(Source records)

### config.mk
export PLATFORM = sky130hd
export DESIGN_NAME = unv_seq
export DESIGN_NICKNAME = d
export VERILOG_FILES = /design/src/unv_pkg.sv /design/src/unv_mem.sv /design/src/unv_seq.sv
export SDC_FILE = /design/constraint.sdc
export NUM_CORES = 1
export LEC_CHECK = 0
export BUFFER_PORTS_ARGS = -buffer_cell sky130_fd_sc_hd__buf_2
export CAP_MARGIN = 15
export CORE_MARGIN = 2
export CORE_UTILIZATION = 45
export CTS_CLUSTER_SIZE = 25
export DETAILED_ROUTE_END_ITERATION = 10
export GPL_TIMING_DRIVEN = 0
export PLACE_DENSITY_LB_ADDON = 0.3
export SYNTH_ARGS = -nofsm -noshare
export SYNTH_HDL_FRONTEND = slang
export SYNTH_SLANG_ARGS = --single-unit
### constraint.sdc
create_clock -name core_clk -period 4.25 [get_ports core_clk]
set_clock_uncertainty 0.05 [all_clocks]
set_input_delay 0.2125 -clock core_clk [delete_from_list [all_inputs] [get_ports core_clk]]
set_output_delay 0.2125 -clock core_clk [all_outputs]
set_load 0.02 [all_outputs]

--

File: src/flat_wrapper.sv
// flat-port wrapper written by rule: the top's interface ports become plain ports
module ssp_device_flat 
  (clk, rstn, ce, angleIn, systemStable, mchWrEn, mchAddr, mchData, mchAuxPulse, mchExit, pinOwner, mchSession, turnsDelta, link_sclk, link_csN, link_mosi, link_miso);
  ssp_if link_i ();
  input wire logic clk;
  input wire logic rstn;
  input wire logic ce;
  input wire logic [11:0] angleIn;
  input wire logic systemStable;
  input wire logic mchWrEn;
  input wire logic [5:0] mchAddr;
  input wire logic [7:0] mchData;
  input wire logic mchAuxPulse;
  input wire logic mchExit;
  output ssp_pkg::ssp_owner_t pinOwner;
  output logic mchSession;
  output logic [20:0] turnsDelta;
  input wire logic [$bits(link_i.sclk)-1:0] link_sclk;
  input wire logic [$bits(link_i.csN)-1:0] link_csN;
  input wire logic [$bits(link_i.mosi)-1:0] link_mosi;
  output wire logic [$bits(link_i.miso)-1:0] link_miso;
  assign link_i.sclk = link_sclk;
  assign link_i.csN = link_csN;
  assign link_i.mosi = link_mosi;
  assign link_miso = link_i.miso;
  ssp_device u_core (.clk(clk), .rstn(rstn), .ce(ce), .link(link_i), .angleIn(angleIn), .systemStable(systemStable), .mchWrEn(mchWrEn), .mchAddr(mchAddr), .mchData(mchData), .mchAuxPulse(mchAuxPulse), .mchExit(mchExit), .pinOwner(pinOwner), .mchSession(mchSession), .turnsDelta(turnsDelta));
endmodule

» Problem statement: Please transcribe only the lines in the records above running from the line that has "### config.mk" through the line that has "set_input_delay 0.2125 -clock", both included, exactly as they appear.

» Answer to this problem:
### config.mk
export PLATFORM = sky130hd
export DESIGN_NAME = unv_seq
export DESIGN_NICKNAME = d
export VERILOG_FILES = /design/src/unv_pkg.sv /design/src/unv_mem.sv /design/src/unv_seq.sv
export SDC_FILE = /design/constraint.sdc
export NUM_CORES = 1
export LEC_CHECK = 0
export BUFFER_PORTS_ARGS = -buffer_cell sky130_fd_sc_hd__buf_2
export CAP_MARGIN = 15
export CORE_MARGIN = 2
export CORE_UTILIZATION = 45
export CTS_CLUSTER_SIZE = 25
export DETAILED_ROUTE_END_ITERATION = 10
export GPL_TIMING_DRIVEN = 0
export PLACE_DENSITY_LB_ADDON = 0.3
export SYNTH_ARGS = -nofsm -noshare
export SYNTH_HDL_FRONTEND = slang
export SYNTH_SLANG_ARGS = --single-unit
### constraint.sdc
create_clock -name core_clk -period 4.25 [get_ports core_clk]
set_clock_uncertainty 0.05 [all_clocks]
set_input_delay 0.2125 -clock core_clk [delete_from_list [all_inputs] [get_ports core_clk]]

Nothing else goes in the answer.